Introduction to Operating Systems

History

Definitions

• Computer: A general purpose device that can execute sequences of instructions presented in a formal format to perform numerical calculations and other tasks.

• Computer Hardware: A collection of physical components and elements which make up a computer system.

• Computer Software: A collection of all programs stored in and executed by a computer system.

• Application Software: Performs specific tasks for the user.

• System Software: Operates and controls the computer system, and provides a platform to run application software.

Introduction

An Operating System is a piece of software that manages all the resources of a computer system, both hardware and software, and provides an environment in which the user can execute their programs in a convenient and efficient manner. They exist because they offer a reasonable way to solve the problem of creating a useable computer system.

An operating system:

• Manages the computer hardware

• Facilitates execution of application programs

• Acts as an intermediary between the user and the computer hardware

• Designed to be convenient and efficient

Design Goals:

• Convenience & Ease of Use - Personal Computers

• Efficiency (Proper Resource Allocation) - High Performance Computers

• Energy Conservation - Handheld Devices

• Minimal User Interference - Embedded Devices

Computer Hardware

CPU Internals

Storage

Cache

When a program reads a word, the hardware checks to see if it's in the cache.

1. If so, then you will have a cache hit (2 cycles)

2. If not, then it will make a request to the main memory over the bus which is expensive

Cache is expensive, therefore its size is limited.

Disk Drive Structure

Data on a disk is stored on Tracks and is read through a Head. Since the head has to search through the disk for the information, data acquisition is slow. Each sector on a disk stores between 256 bytes to 1 kilobyte of information.

Multithreaded and Multicore Chips

Chips can have a shared or separate cache connected to it depending on the manufacturer - Intel or AMD for example.

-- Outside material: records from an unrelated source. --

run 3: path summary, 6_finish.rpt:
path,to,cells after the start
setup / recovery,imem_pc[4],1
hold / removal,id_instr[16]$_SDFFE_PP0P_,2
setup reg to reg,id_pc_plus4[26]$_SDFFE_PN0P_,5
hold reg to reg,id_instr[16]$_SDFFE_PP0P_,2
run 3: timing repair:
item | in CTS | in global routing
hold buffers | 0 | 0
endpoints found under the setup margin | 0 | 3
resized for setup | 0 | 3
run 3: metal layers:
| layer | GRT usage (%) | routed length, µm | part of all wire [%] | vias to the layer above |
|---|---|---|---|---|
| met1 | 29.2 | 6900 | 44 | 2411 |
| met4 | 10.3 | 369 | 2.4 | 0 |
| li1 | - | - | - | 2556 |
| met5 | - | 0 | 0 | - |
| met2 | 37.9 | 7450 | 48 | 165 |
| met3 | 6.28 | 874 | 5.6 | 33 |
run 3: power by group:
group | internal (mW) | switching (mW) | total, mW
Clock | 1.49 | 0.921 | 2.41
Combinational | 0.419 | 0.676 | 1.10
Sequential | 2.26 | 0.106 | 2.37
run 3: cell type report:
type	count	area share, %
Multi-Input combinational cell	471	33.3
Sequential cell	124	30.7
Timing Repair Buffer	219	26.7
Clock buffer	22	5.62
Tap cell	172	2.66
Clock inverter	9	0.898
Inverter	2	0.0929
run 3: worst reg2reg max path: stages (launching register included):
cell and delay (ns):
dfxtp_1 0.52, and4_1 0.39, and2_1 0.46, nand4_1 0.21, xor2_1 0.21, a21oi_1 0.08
## src/rtl/tawas_dbus_arb.sv

```systemverilog
// Data-bus arbiter: the core load/store unit has absolute priority; a secondary
// requester (DMA/debug) gets leftover cycles plus a starvation-driven core hold.
module tawas_dbus_arb #(
  parameter int unsigned STARVE_LIMIT = 15
) (
  input  logic        CLK,
  input  logic        RST_N,
  input  logic        C_CS,
  input  logic        C_WR,
  input  logic [31:0] C_ADDR,
  input  logic [3:0]  C_MASK,
  input  logic [31:0] C_DOUT,
  output logic [31:0] C_DIN,
  input  logic        S_REQ,
  input  logic        S_WR,
  input  logic [31:0] S_ADDR,
  input  logic [3:0]  S_MASK,
  input  logic [31:0] S_WDATA,
  output logic        S_ACK,
  output logic        S_RVLD,
  output logic [31:0] S_RDATA,
  input  logic        S_RRDY,
  output logic [31:0] DADDR,
  output logic        DCS,
  output logic        DWR,
  output logic [3:0]  DMASK,
  output logic [31:0] DOUT,
  input  logic [31:0] DIN,
  output logic        CORE_HOLD,
  output logic        HOLD_ERR
);

  localparam logic [7:0] LIMIT = 8'(STARVE_LIMIT);

  typedef enum logic [1:0] {ST_IDLE, ST_WAIT, ST_RESP} sec_state_e;

  sec_state_e  state_q, state_d;
  logic [7:0]  cnt_q, cnt_d;
  logic        core_hold_q, core_hold_d;
  logic        hold_err_q, hold_err_d;
  logic        rfirst_q, rfirst_d;
  logic [31:0] rdata_q, rdata_d;
  logic [31:0] daddr_q, daddr_d;
  logic        dcs_q, dcs_d;
  logic        dwr_q, dwr_d;
  logic [3:0]  dmask_q, dmask_d;
  logic [31:0] dout_q, dout_d;
  logic        s_ack;

  always_comb begin
    s_ack       = RST_N && (state_q == ST_IDLE) && S_REQ && !C_CS;
    state_d     = state_q;
    rfirst_d    = 1'b0;
    rdata_d     = rdata_q;
    cnt_d       = cnt_q;
    core_hold_d = 1'b0;
    hold_err_d  = hold_err_q | (core_hold_q & C_CS);
    daddr_d     = '0;
    dcs_d       = 1'b0;
    dwr_d       = 1'b0;
    dmask_d     = '0;
    dout_d      = '0;

    case (state_q)
      ST_IDLE: if (s_ack && !S_WR) state_d = ST_WAIT;
      ST_WAIT: begin
        state_d  = ST_RESP;
        rfirst_d = 1'b1;
      end
      ST_RESP: begin
        // Memory data is only valid in the first RESP cycle; latch it for the hold-off.
        if (rfirst_q) rdata_d = DIN;
        if (S_RRDY) state_d = ST_IDLE;
      end
      default: state_d = ST_IDLE;
    endcase

    if (!S_REQ || s_ack) begin
      cnt_d = '0;
    end else if ((state_q == ST_IDLE) && C_CS) begin
      if (cnt_q >= LIMIT - 8'd1) begin
        cnt_d       = '0;
        core_hold_d = 1'b1;
      end else begin
        cnt_d = cnt_q + 8'd1;
      end
    end

    if (C_CS) begin
      daddr_d = C_ADDR;
      dcs_d   = 1'b1;
      dwr_d   = C_WR;
      dmask_d = C_MASK;
      dout_d  = C_WR ? C_DOUT : '0;
    end else if (s_ack) begin
      daddr_d = S_ADDR;
      dcs_d   = 1'b1;
      dwr_d   = S_WR;
      dmask_d = S_MASK;
      dout_d  = S_WR ? S_WDATA : '0;
    end
  end

  always_ff @(posedge CLK) begin
    if (!RST_N) begin
      state_q     <= ST_IDLE;
      cnt_q       <= '0;
      core_hold_q <= 1'b0;
      hold_err_q  <= 1'b0;
      rfirst_q    <= 1'b0;
      rdata_q     <= '0;
      daddr_q     <= '0;
      dcs_q       <= 1'b0;
      dwr_q       <= 1'b0;
      dmask_q     <= '0;
      dout_q      <= '0;
    end else begin
      state_q     <= state_d;
      cnt_q       <= cnt_d;
      core_hold_q <= core_hold_d;
      hold_err_q  <= hold_err_d;
      rfirst_q    <= rfirst_d;
      rdata_q     <= rdata_d;
      daddr_q     <= daddr_d;
      dcs_q       <= dcs_d;
      dwr_q       <= dwr_d;
      dmask_q     <= dmask_d;
      dout_q      <= dout_d;
    end
  end

  assign C_DIN     = DIN;
  assign S_ACK     = s_ack;
  assign S_RVLD    = (state_q == ST_RESP);
  assign S_RDATA   = rfirst_q ? DIN : rdata_q;
  assign DADDR     = daddr_q;
  assign DCS       = dcs_q;
  assign DWR       = dwr_q;
  assign DMASK     = dmask_q;
  assign DOUT      = dout_q;
  assign CORE_HOLD = core_hold_q;
  assign HOLD_ERR  = hold_err_q;

endmodule

```
--- config.mk ---
export PLATFORM = sky130hd
export DESIGN_NAME = press_event_fsm
export DESIGN_NICKNAME = d
export VERILOG_FILES = /design/src/rtl/press_event_fsm.sv
export SDC_FILE = /design/constraint.sdc
export NUM_CORES = 1
export LEC_CHECK = 0
export ABC_AREA = 1
export ABC_CLOCK_PERIOD_IN_PS = 1100
export BUFFER_PORTS_ARGS = -buffer_cell sky130_fd_sc_hd__buf_2
export CORE_MARGIN = 2
export CORE_UTILIZATION = 48
export DETAILED_ROUTE_END_ITERATION = 12
export PLACE_DENSITY = 0.83
export SYNTH_ARGS = -nofsm -noshare
export SYNTH_HDL_FRONTEND = slang
export SYNTH_SLANG_ARGS = --single-unit
--- constraint.sdc ---
create_clock -name clk -period 1.1 [get_ports clk]
set_input_delay 0.22 -clock clk [delete_from_list [all_inputs] [get_ports clk]]
set_output_delay 0.22 -clock clk [all_outputs]
set_load 0.005 [all_outputs]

A core could be a CPU, and a CPU could be: 1. Efficiency Core - Slower but consumes less power 2. Performance Core - Efficient but expensive

Memory

Memory is split between two types:

• Single Base / Limit Pair

  • Set for each process

• Two Base / Limit Registers

  • One for the program, one for the data

What this means is that in a single base, the process and the user data is compiled together and given a limit for the whole program, while a two base will have the program running on one or more addresses, and the data running on a separate address.

Deadlock

When processes don't have a cycle or order to follow they will try to run at the same time, causing a deadlock - where they will each wait for the next program to run before running themselves.

Multiprogramming

Multiprogramming increases CPU utilisation by keeping multiple jobs (Code and Data) in the memory so that the CPU always has one to execute.

Multitasking

Multitasking is a logical extension of multiprogramming.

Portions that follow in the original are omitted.